Abstract

To examine whether the texture analysis of dual-time-point (DTP) F-18-fluorodeoxyglucose (18F-FDG)-PET/CT imaging can differentiate between 18F-FDG-avid benign and malignant pulmonary lesions. We compared standardized uptake value (SUV)-related (SUVmax [g/ml] and SUVmean [g/ml]), volumetric (metabolic tumor volume [MTV] [cm3] and total lesion glycolysis [TLG] [g]), and texture (entropy, homogeneity, dissimilarity, intensity variability [IV], size-zone variability [SZV], and zone percentage [ZP]) (MTV ≥ 5.0 cm3 and SUV ≥ 2.5 g/ml) parameters between 13 benign and 46 malignant lesions using the Mann-Whitney U test. Diagnostic performance was evaluated by receiver operating characteristic (ROC) analysis. Stepwise logistic regression analysis was performed to identify and use the independent variables that correctly differentiate between benign and malignant lesions. Malignant pulmonary lesions showed significantly higher SUVmax, SUVmean, MTV, TLG, entropy, dissimilarity, IV, and SZV and significantly lower homogeneity and ZP than benign pulmonary lesions (all p < 0.05) in both early and delayed images. Their areas under the ROC curves (AUCs) ranged between 0.69 and 0.94, and diagnostic accuracies between 64.4% and 93.2%. Entropy-early (p = 0.014), SUVmean-delay (p = 0.039), and dissimilarity-delay (p = 0.027) were independent parameters, and combined use of them yielded the highest AUC (0.98) with 100% sensitivity (46/46), 84.6% specificity (11/13), and 96.7% (57/59) accuracy for distinguishing between benign and malignant lesions. The individual early and delayed SUV-related, volumetric, and texture parameters showed a wide range of accuracy.
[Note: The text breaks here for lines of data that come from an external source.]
--- config.mk ---
export PLATFORM = sky130hd
export DESIGN_NAME = hisoc_test_monitor
export DESIGN_NICKNAME = d
export VERILOG_FILES = /design/src/rtl/hisoc_mon_pkg.sv /design/src/rtl/hisoc_test_monitor.sv
export SDC_FILE = /design/constraint.sdc
export NUM_CORES = 1
export LEC_CHECK = 0
export CORE_MARGIN = 2
export CORE_UTILIZATION = 57
export CTS_CLUSTER_DIAMETER = 200
export DETAILED_ROUTE_END_ITERATION = 10
export PLACE_DENSITY = 0.84
export SLEW_MARGIN = 5
export SYNTH_ARGS = -nofsm -noshare
export SYNTH_HDL_FRONTEND = slang
export SYNTH_SLANG_ARGS = --single-unit
--- constraint.sdc ---
create_clock -name clk -period 3.75 [get_ports clk]
set_clock_uncertainty 0.2 [all_clocks]
set_input_delay 0.75 -clock clk [delete_from_list [all_inputs] [get_ports clk]]
set_output_delay 0.75 -clock clk [all_outputs]
set_load 0.005 [all_outputs]
--- src/rtl/hisoc_mon_pkg.sv ---
// Shared encodings for the HISOC ISA-test pass/fail monitor.
package hisoc_mon_pkg;

   typedef enum logic [1:0] {
      IDLE  = 2'd0,
      RUN   = 2'd1,
      DRAIN = 2'd2,
      DONE  = 2'd3
   } mon_state_e;

   localparam logic [4:0] REG_TESTNUM = 5'd3;
   localparam logic [4:0] REG_END     = 5'd26;
   localparam logic [4:0] REG_PASS    = 5'd27;

   localparam int unsigned END_VALUE  = 1;
   localparam int unsigned PASS_VALUE = 1;

endpackage

--- src/rtl/hisoc_test_monitor.sv ---
// Snoops RVSEED register-file writeback, detects the x26 end marker and
// produces a registered pass/fail/timeout verdict after a drain window.
module hisoc_test_monitor
   import hisoc_mon_pkg::*;
#(
   parameter int unsigned CPU_WIDTH      = 32,
   parameter int unsigned DRAIN_CYCLES   = 4,
   parameter int unsigned TIMEOUT_CYCLES = 2000,
   parameter int unsigned CNT_WIDTH      = 32
) (
   input  logic                 clk,
   input  logic                 rst_n,
   input  logic                 enable,
   input  logic                 wb_en,
   input  logic [4:0]           wb_addr,
   input  logic [CPU_WIDTH-1:0] wb_data,
   output logic                 test_done,
   output logic                 test_pass,
   output logic                 test_timeout,
   output logic [CPU_WIDTH-1:0] fail_testnum,
   output logic [CNT_WIDTH-1:0] cycle_cnt
);

   localparam int unsigned DW = (DRAIN_CYCLES > 1) ? $clog2(DRAIN_CYCLES) : 1;

   mon_state_e           state_q, state_d;
   logic [DW-1:0]        drain_q, drain_d;
   logic [CNT_WIDTH-1:0] cnt_q, cnt_d;
   logic [CPU_WIDTH-1:0] x3_q, x3_d;
   logic [CPU_WIDTH-1:0] x26_q, x26_d;
   logic [CPU_WIDTH-1:0] x27_q, x27_d;
   logic                 done_q, done_d;
   logic                 pass_q, pass_d;
   logic                 tmo_q, tmo_d;
   logic [CPU_WIDTH-1:0] fnum_q, fnum_d;

   logic end_hit;
   logic pass_now;

   assign end_hit = wb_en && (wb_addr == REG_END) && (wb_data == CPU_WIDTH'(END_VALUE));

   always_comb begin
      state_d  = state_q;
      drain_d  = drain_q;
      cnt_d    = cnt_q;
      x3_d     = x3_q;
      x26_d    = x26_q;
      x27_d    = x27_q;
      done_d   = done_q;
      pass_d   = pass_q;
      tmo_d    = tmo_q;
      fnum_d   = fnum_q;
      pass_now = 1'b0;

      if (wb_en && ((state_q == RUN) || (state_q == DRAIN))) begin
         if (wb_addr == REG_TESTNUM) x3_d  = wb_data;
         if (wb_addr == REG_END)     x26_d = wb_data;
         if (wb_addr == REG_PASS)    x27_d = wb_data;
      end

      case (state_q)
         IDLE: begin
            state_d = RUN;
            cnt_d   = '0;
         end
         RUN: begin
            cnt_d = cnt_q + CNT_WIDTH'(1);
            if (end_hit) begin
               state_d = DRAIN;
               drain_d = DW'(DRAIN_CYCLES - 1);
            end else if (cnt_q == CNT_WIDTH'(TIMEOUT_CYCLES - 1)) begin
               state_d = DONE;
               done_d  = 1'b1;
               tmo_d   = 1'b1;
               pass_d  = 1'b0;
               fnum_d  = x3_q;
            end
         end
         DRAIN: begin
            cnt_d = cnt_q + CNT_WIDTH'(1);
            if (drain_q == '0) begin
               // Compare next-state shadows so a flag written in the final
               // drain cycle still counts.
               pass_now = (x27_d == CPU_WIDTH'(PASS_VALUE));
               state_d  = DONE;
               done_d   = 1'b1;
               pass_d   = pass_now;
               fnum_d   = pass_now ? '0 : x3_d;
            end else begin
               drain_d = drain_q - DW'(1);
            end
         end
         default: ;
      endcase

      if (!enable) begin
         state_d = IDLE;
         drain_d = '0;
         cnt_d   = '0;
         x3_d    = '0;
         x26_d   = '0;
         x27_d   = '0;
         done_d  = 1'b0;
         pass_d  = 1'b0;
         tmo_d   = 1'b0;
         fnum_d  = '0;
      end
   end

   always_ff @(posedge clk or negedge rst_n) begin
      if (!rst_n) begin
         state_q <= IDLE;
         drain_q <= '0;
         cnt_q   <= '0;
         x3_q    <= '0;
         x26_q   <= '0;
         x27_q   <= '0;
         done_q  <= 1'b0;
         pass_q  <= 1'b0;
         tmo_q   <= 1'b0;
         fnum_q  <= '0;
      end else begin
         state_q <= state_d;
         drain_q <= drain_d;
         cnt_q   <= cnt_d;
         x3_q    <= x3_d;
         x26_q   <= x26_d;
         x27_q   <= x27_d;
         done_q  <= done_d;
         pass_q  <= pass_d;
         tmo_q   <= tmo_d;
         fnum_q  <= fnum_d;
      end
   end

   assign test_done    = done_q;
   assign test_pass    = pass_q;
   assign test_timeout = tmo_q;
   assign fail_testnum = fnum_q;
   assign cycle_cnt    = cnt_q;

endmodule

# Yosys cells after proc, flatten, opt, wreduce, memory -nomap -nowiden
# Cells that the tools add are included.
# op_classes
addsub,2
eq_ne,20
n_reduce_logical,11
mux,35
# ops
op,count
two-way mux 32 bit,12
one-hot mux 32 bit (2 select lines),2
"equality test 32 x 1 -> 1 bit, second input constant",2
"adder 32 x 1 -> 32 bit, second input constant",1
"equality test 32 x 11 -> 1 bit, second input constant",1
two-way mux 2 bit,7
"equality test 5 bit, second input constant",2
two-way mux 1 bit,10
"!= test 3 x 2 -> 1 bit, second input constant",3
"!= test 3 bit, second input constant",3
AND reduction 3 bit,3
one-hot mux 2 bit (3 select lines),1
"equality test 5 x 2 -> 1 bit, second input constant",1
logical NOT 2 bit,2
"!= test 2 x 1 -> 1 bit, second input constant",2
"!= test 4 x 1 -> 1 bit, second input constant",1
"!= test 4 x 3 -> 1 bit, second input constant",1
one-hot mux 1 bit (2 select lines),2
one-hot mux 2 bit (2 select lines),1
AND reduction 4 bit,1
logical AND 1 bit,3
"!= test 3 x 1 -> 1 bit, second input constant",1
"equality test 2 x 1 -> 1 bit, second input constant",1
"equality test 2 bit, second input constant",1
other kinds (4),4
# word_totals
regBits,135
inputBits,41
output_inout_bits,67
wordCells,77

# Logic depth before layout (Yosys ltp)
# Gate-level depths: netlist of the first run.
# depth
ltp_word,9
mapped_depth,9
ltp_nobuf,7

# Least setup slack after synthesis of the first run
# No wires, ideal clock.
# synth_path
path_type,in2reg
from,input wb_addr[2]
to,register fnum_q[10] (netlist: fail_testnum[10])
cell_stages,7
n_path_buf,2
path_slack_ns,1.233
setup_ns,0.082
arrival_time_ns,2.236
t_required_ns,3.468
path_cell_list,nand3b_1 -> or3_1 -> clkbuf_1 -> a211oi_2 -> clkbuf_1 -> o21bai_1 -> a31oi_1
# synth_between
elab_chain_len,8
word_cells_on_any_way,16
cone_classes,eq/ne: 5; mux: 8; reduce/logical: 3
# synth_lines
item,line,rtl
start: declaration,hisoc_test_monitor.sv:15,"input logic [4:0] wb_addr,"
equality test 5 bit,hisoc_test_monitor.sv:58,if (wb_addr == REG_PASS) x27_d = wb_data;
two-way mux 32 bit,hisoc_test_monitor.sv:58,
two-way mux 32 bit,hisoc_test_monitor.sv:55,if (wb_en && ((state_q == RUN) || (state_q == DRAIN))) begin
equality test 32 x 1 -> 1 bit,hisoc_test_monitor.sv:84,pass_now = (x27_d == CPU_WIDTH'(PASS_VALUE));
two-way mux 32 bit,hisoc_test_monitor.sv:88,fnum_d = pass_now ? '0 : x3_d;
two-way mux 32 bit,hisoc_test_monitor.sv:81,if (drain_q == '0) begin
one-hot mux 32 bit (2 select lines),hisoc_test_monitor.sv:61,case (state_q)
two-way mux 32 bit,hisoc_test_monitor.sv:96,if (!enable) begin
end signal: assignment,hisoc_test_monitor.sv:132,fnum_q <= fnum_d;
end: declaration,hisoc_test_monitor.sv:35,"logic [CPU_WIDTH-1:0] fnum_q, fnum_d;"
# Parallel ways exist; a longest one is shown, timed or not. The select of a mux whose other input is x is not followed.
# A chain may end at the register's enable or synchronous reset.

# Worst setup path after layout of the first run
# layout_path
from,input wb_data[27]
to,register fnum_q[17] (netlist: fail_testnum[17])
# layout_between
elab_chain_len,7
word_cells_on_any_way,11
cone_classes,eq/ne: 3; mux: 6; reduce/logical: 2
# layout_lines
item,line,rtl
start: declaration,hisoc_test_monitor.sv:16,"input logic [CPU_WIDTH-1:0] wb_data,"
two-way mux 32 bit,hisoc_test_monitor.sv:58,
two-way mux 32 bit,hisoc_test_monitor.sv:55,
equality test 32 x 1 -> 1 bit,hisoc_test_monitor.sv:84,
two-way mux 32 bit,hisoc_test_monitor.sv:88,
two-way mux 32 bit,hisoc_test_monitor.sv:81,
one-hot mux 32 bit (2 select lines),hisoc_test_monitor.sv:61,
two-way mux 32 bit,hisoc_test_monitor.sv:96,
# Parallel ways exist; a longest one is shown, timed or not. The select of a mux whose other input is x is not followed.

==> results of run 1 <==
cell usage in the layout (no fill, tap or decap), types with 7 or more instances in the layout:
| cell | Yosys | layout |
|---|---|---|
| clkbuf_16 | 0 | 17 |
| a211oi_1 | 33 | 32 |
| buf_4 | 1 | 20 |
| a21oi_1 | 46 | 46 |
| nand4_1 | 11 | 11 |
| o31ai_1 | 8 | 8 |
| nor2_1 | 44 | 43 |
| nor4_1 | 20 | 20 |
| mux2i_1 | 35 | 35 |
| a41oi_1 | 7 | 7 |
| inv_1 | 7 | 7 |
| nand2_1 | 120 | 120 |
| and3_1 | 8 | 8 |
| o21ai_0 | 30 | 30 |
| o21bai_1 | 33 | 33 |
| dfrtp_1 | 135 | 135 |
| clkdlybuf4s50_1 | 0 | 106 |
| a31oi_1 | 53 | 53 |
| nand3_1 | 11 | 11 |
| and4_1 | 7 | 7 |
cell type report:
cell class | instances | area, sq um | share of cell area
Clock buffer | 17 | 425 | 0.0501
Clock inverter | 15 | 155 | 0.0183
Inverter | 8 | 30.0 | 0.00354
Multi-Input combinational cell | 513 | 3090 | 0.364
Sequential cell | 135 | 3380 | 0.398
Tap cell | 143 | 179 | 0.0211
Timing Repair Buffer | 127 | 1230 | 0.145
metal layers:
metal  GRT usage  wire length (um)  vias to the layer above
met4       0.106               343                        0
met3      0.0702              1510                       39
met5           0                 0                        -
li1            -                 -                     2788
met2       0.497              9320                      319
met1       0.389              7580                     3078
critical path: stages:
cell and delay [ns]:
clkdlybuf4s50_1 0.48, nor4_1 0.43, and4_1 0.42, nand3_1 0.16, a21o_1 0.40, buf_4 0.32
a31oi_1 0.19
state kept, by name, indices dropped and copies added (netlist names):
register	count
fail_testnum	32
test_pass	1
cycle_cnt	32
drain_q	2
x27_q	32
test_done	1
x3_q	32
test_timeout	1
state_q	2
power by group through the flow:
stage / clock (mW) / combinational, mW / sequential (mW)
floorplan: 0 / 0.435 / 1.65
global placement: 0 / 0.791 / 1.64
detailed placement: 0 / 0.820 / 1.65
CTS: 1.65 / 0.826 / 1.63
global route: 1.73 / 0.912 / 1.64
finish: 1.64 / 0.827 / 1.63
stage by stage:
step           std cells  area, sq um  hold WS [ns]  power [mW]
6_report             958         8480         0.155        4.10
5_1_grt              958         8480         0.205        4.28
2_1_floorplan        716         6730         0.254        2.08
3_5_place_dp         926         7900         0.278        2.47
4_1_cts              958         8480         0.179        4.10
3_3_place_gp         926         7900         0.270        2.44
cells by family after synthesis:
| group | Yosys count |
|---|---|
| buffers and inverters | 68 |
| adder cells (fa/ha/maj) | 5 |
| flip-flops | 135 |
| AO/OA/AOI/OAI | 226 |
| multiplexers | 37 |
| AND/OR/NAND/NOR | 245 |
how the worst min path moves through the flow:
stage               depth (start not counted)              end  slack [ns]
finish                                      1  fail_testnum[5]        0.15
global route                                1  fail_testnum[5]        0.21
CTS                                         1  fail_testnum[5]        0.18
detailed placement                          1        test_done        0.28
global placement                            1        test_done        0.27
floorplan                                   0     cycle_cnt[0]        0.25
==> run summary, run 1 <==
Cell Int Power - 2.91 mW
CP Launch Type - input pin
vias in the first global route - 6194
clock root buffer - clkbuf_16
post-synthesis xor/xnor area fraction - 0
DRT iter0 DRCs - 676
setup bufs post-CTS - 0
hold_buf cts - 0
register area share after synthesis - 0.502
RR Endpoint - fail_testnum[17]
placer congestion estimate - 0.840
RSZ-0062 raised after global routing - no
max-slew violation count - 0
share of layout cells above drive strength 1 - 0.0798
Final Hold Violating Endpoints - 0
Mapped Area - 0.00673 sq mm
Setup WS pre-CTS - 0.355 ns
Initial DRT Pass Iterations - 5
CP startpoint - wb_data[27]
# IOs - 108
Reg-to-Reg Start - cycle_cnt[11]
Clk Latency, worst-skew pair - 0.42 ns
Synth top area share - 0.502
Setup crit end kind - flip-flop
wirelength, routed - 18800 um
CTS buffer count - 17
Max Buffers Root-to-Sink - 2
max_cap viols - 0
drt drc - 0
largest family of logic cells by synthesized area - compound AO/OA/AOI/OAI gates
#FFs+latches synth - 135
Clock Sinks - 135
Avg Cell Area, Syn - 9.39 sq um
die height - 113 um
Final min period - 3.04 ns
core area - 0.0115 sq mm
first-pass GRT wire length - 30700 um
reg2reg setup slack - 0.74 ns
maximum number of pins on one net before global-route repair - 65
period utilisation layout - 0.810
Setup TNS - 0 ns
ys flop type - dfrtp_1
Final Net Count - 848
count leader, synth - dfrtp_1
Worst-Margin Slew - 0.682 ns
n_diodes - 0
gr ovfl total - 0
Layout area overhead - 26.1%
Achievable Freq - 329 MHz
fillers - 812
Post-synth ARST share - 1.00
Slew HR - 0.545
WL/cell - 19.6 um
FF-to-FF path depth - 6
CTS tree - built
switching portion of total power - 0.290
post-synthesis compound-gate area fraction - 0.221
Distinct cells, synth - 44
sequential group share of total power - 0.397
Die W - 113 um
Post-synth EDFFs - 0
FP Rows - 39
Cells after Synth - 716
GR Util All Layers - 0.300
Final Worst Setup Slack - 0.711 ns
Yosys top cell by area - dfrtp_1
dpl hpwl - 12000 um
Reg clk slew, reported paths - 0.06 ns
simple-gate share of the synthesized area - 0.168
Initial Util - 0.587
post-CTS resize count - 0
H-Tree Depth - 4
die area - 0.0127 sq mm
Leak - 3.91 nW
CP Max Fanout - 20
P_sw - 1.19 mW
maximum vdd drop - 0.288 mV
syn nets - 762
initial antenna violation count - 0
CP Data Required Time - 3.88 ns
Pwr Density - 483 mW/mm^2
top cells by count, synth - dfrtp_1, nand2_1, a31oi_1
Ys Warns - 0
Synth area leaders - dfrtp_1, nand2_1, mux2i_1
Data arrival, critical path - 3.17 ns
Final setup viols - 0
Hold Path Class - in2async
via/cell ratio - 6.50
Core Util, Final - 0.740
combinational power share - 0.202
clock share of power - 0.401
vias - 6224
remaining antenna violation count after routing - 0
Critical Path End - fail_testnum[17]
critical path class - in2reg
post-synthesis adder-cell area fraction - 0.00930
Port Buf Inserts - 107
status - finished clean
mux cell area share after synthesis - 0.0554
Note: power is estimated with default switching activity, not from simulation.
==> inputs of run 2 (changes only) <==
CORE_UTILIZATION = 54   (was 57)
PLACE_DENSITY = 0.8   (was 0.84)
clock period = 2.8 ns   (was 3.75 ns; I/O delays follow)
==> run 2 against run 1 <==
Critical path type is now reg2reg. First-iteration DRC count shrank 3.1%. Setup slack lost 0.59 ns. Cell area grew 5.1%. Die area grew 5.4%. Via count grew 1.9%. Register-to-register slack lost 0.62 ns. Largest cell class unchanged. Core utilization is essentially flat. Clock power grew 35%. Critical endpoint is now fail_testnum[20]. Sequential share of layout area shrank 1.9 points. Sequential power grew 34%.
==> run summary, run 2 (same netlist as run 1, synthesis figures left out) <==
CTS buffer count - 17 (unchanged)
CP max stage cell - or4_2 (was clkdlybuf4s50_1)
Reg-to-Reg Start - state_q[0] (was cycle_cnt[11])
reg2reg setup slack - 0.12 ns (was 0.74 ns)
CP max stage delay - 0.59 ns (was 0.48 ns)
commonest cells after routing, fill and taps aside - dfrtp_1, nand2_1, clkdlybuf4s50_1 (unchanged)
maximum number of pins on one net before global-route repair - 49 (was 65)
setup bufs post-CTS - 0 (unchanged)
share of layout cells above drive strength 1 - 0.129 (was 0.0798)
Initial DRT Pass Iterations - 5 (unchanged)
Worst-Margin Slew - 0.594 ns (was 0.682 ns)
Setup crit end kind - flip-flop (unchanged)
CP Launch Type - flip-flop (was input pin)
Final Hold Violating Endpoints - 0 (unchanged)
maximum vdd drop - 0.370 mV (was 0.288 mV)
Clk Latency, worst-skew pair - 0.42 ns (about the same)
FP Rows - 40 (was 39)
GR Util All Layers - 0.298 (was 0.300)
Critical path buffers and inverters - 2 (unchanged)
Hold Path Stages - 2
Die W - 116 um (was 113 um)
placer congestion estimate - 0.876 (was 0.840)
Post-DP Area - 0.00833 sq mm (was 0.00790 sq mm)
via/cell ratio - 6.15 (was 6.50)
Layout area overhead - 32.6% (was 26.1%)
Data arrival, critical path - 2.76 ns (was 3.17 ns)
n_diodes - 0 (unchanged)
vias in the first global route - 6337 (was 6194)
top cell family by delay on the critical path - simple AND/OR/NAND/NOR gates (unchanged)
multi-input logic area - 0.00309 sq mm (about the same)
tightest hold margin - 0.318 ns (was 0.155 ns)
Initial Util - 0.558 (was 0.587)
period utilisation layout - 0.957
remaining antenna violation count after routing - 0 (unchanged)
CP Data Required Time - 2.88 ns (was 3.88 ns)
CP startpoint - state_q[0] (was wb_data[27])
Clock Sinks - 135 (unchanged)
Slew HR - 0.600 (was 0.545)
WL/cell - 18.6 um (was 19.6 um)
RR Endpoint - fail_testnum[20] (was fail_testnum[17])
dpl hpwl - 12700 um (was 12000 um)
Port Buf Inserts - 107 (unchanged)
Worst path depth - 8 (was 7)
first-pass GRT wire length - 31300 um (was 30700 um)
max_cap viols - 0 (unchanged)
Max Buffers Root-to-Sink - 2 (unchanged)
CP Max Fanout - 32 (was 20)
CTS tree - built (unchanged)
Final Net Count - 898 (was 848)
wirelength, routed - 19100 um (was 18800 um)
commonest non-fill, non-tap cell in the layout - dfrtp_1 (unchanged)
die height - 116 um (was 113 um)
Hold Path Class - reg2reg (was in2async)
drt drc - 0 (unchanged)
die area - 0.0134 sq mm (was 0.0127 sq mm)
Leak - 4.16 nW (was 3.91 nW)
# IOs - 108 (unchanged)
initial antenna violation count - 0 (unchanged)
Worst Hold Launch - test_timeout
Critical Path, Cell by Cell - inv_1 > ha_1 > nand2_1 > or4_2 > buf_12 > mux2i_1 > o21bai_1 > a31oi_1 (was clkdlybuf4s50_1 > nor4_1 > and4_1 > nand3_1 > a21o_1 > buf_4 > a31oi_1)
vias - 6345 (was 6224)
Final min period - 2.68 ns
critical path class - reg2reg (was in2reg)
RSZ-0062 raised after global routing - no (unchanged)
Final setup viols - 0 (unchanged)
clock root buffer - clkbuf_16 (unchanged)
register area - 0.00338 sq mm (unchanged)
Achievable Freq - 373 MHz
max-slew violation count - 0 (unchanged)
fillers - 831 (was 812)
H-Tree Depth - 4 (unchanged)
Power, Total - 5.60 mW (was 4.10 mW)
Pwr Density - 627 mW/mm^2 (was 483 mW/mm^2)
status - finished clean (unchanged)
Hold Path End - test_timeout
Reg clk slew, reported paths - 0.06 ns (about the same)
DRT iter0 DRCs - 655 (was 676)
FF-to-FF path depth - 8 (was 6)
fin area - 0.00892 sq mm (was 0.00848 sq mm)
gr ovfl total - 0 (unchanged)
core area - 0.0121 sq mm (was 0.0115 sq mm)
[run 2: changes by cell type in the layout (fill, tap and decap cells not counted), sizes merged]
cell	before	now
buf	21	70
clkinvlp	3	1
clkinv	10	4
inv	8	9
clkbuf	17	21
bufinv	2	3
dlygate4sd3	0	1
[run 2: metal layers]
layer  vias to the layer above  global-route usage  part of all wire
li1                       2885                   -                 -
met4                         0               0.134             0.022
met5                         -                   0                 0
met2                       299               0.481              0.48
met3                        43              0.0612             0.078
met1                      3118               0.392              0.42
[run 2: repair_timing]
item                                   CTS  global route
hold buffers                             1             0
endpoints found under the hold margin   37             0
resized for setup                        0             1
setup endpoints to repair                0            15
[run 2: power breakdown]
part / switching, mW / internal, mW
clock network: 0.816 / 1.41
logic: 0.628 / 0.558
registers: 0.0990 / 2.09
total: 1.54 / 4.05
[run 2: stage by stage]
| step | setup WS [ns] | utilization | setup TNS (ns) | instances |
|---|---|---|---|---|
| after floorplan | 0.430 | - | 0 | 716 |
| after global placement | -0.100 | 0.690 | -2.93 | 1000 |
| after detailed placement | -0.217 | 0.690 | -6.30 | 1000 |
| after CTS | 0.156 | 0.739 | 0 | 1031 |
| after global routing | 0.0217 | 0.740 | 0 | 1031 |
| final | 0.121 | 0.740 | 0 | 1031 |
[run 2: cell type report]
cell class	instances	area share
clock inverters	9	0.0142
flip-flops and latches	135	0.379
multi-input cells	513	0.347
well taps	168	0.0236
inverters	8	0.00337
clock buffers	21	0.0505
repair buffers	177	0.183
[run 2: worst max-delay path by stage]
stage | endpoint | slack [ns]
2_1_floorplan | fail_testnum[10] | 0.43
3_3_place_gp | drain_q[0] | -0.10
3_5_place_dp | fail_testnum[20] | -0.22
4_1_cts | fail_testnum[20] | 0.16
5_1_grt | fail_testnum[9] | 0.02
6_report | fail_testnum[20] | 0.12
[run 2: tightest hold or removal path, cell delays in order (launching register included)]
cell	delay (ns)
dfrtp_1	0.34
a21oi_1	0.05
nor2_1	0.09
==> inputs of run 3 (changes only) <==
GPL_TIMING_DRIVEN = 1   (was unset)
==> results of run 3 <==
The final DEF is identical to that of run 2; final timing and power are the same.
Combined use of independent parameters extracted from DTP imaging might yield a high diagnostic accuracy with balanced sensitivity and specificity to differentiate between benign and malignant 18F-FDG-avid pulmonary lesions. • Malignant pulmonary lesions showed significantly higher SUV-related (SUVmax and SUVmean) and volumetric (MTV and TLG) parameters than benign pulmonary lesions in both early and delayed images. • Malignant pulmonary lesions showed significantly more heterogeneous18F-FDG uptake than benign pulmonary lesions in both early and delayed images. • Combined use of independent parameters extracted from DTP imaging might yield a high diagnostic accuracy to differentiate between benign and malignant18F-FDG-avid pulmonary lesions.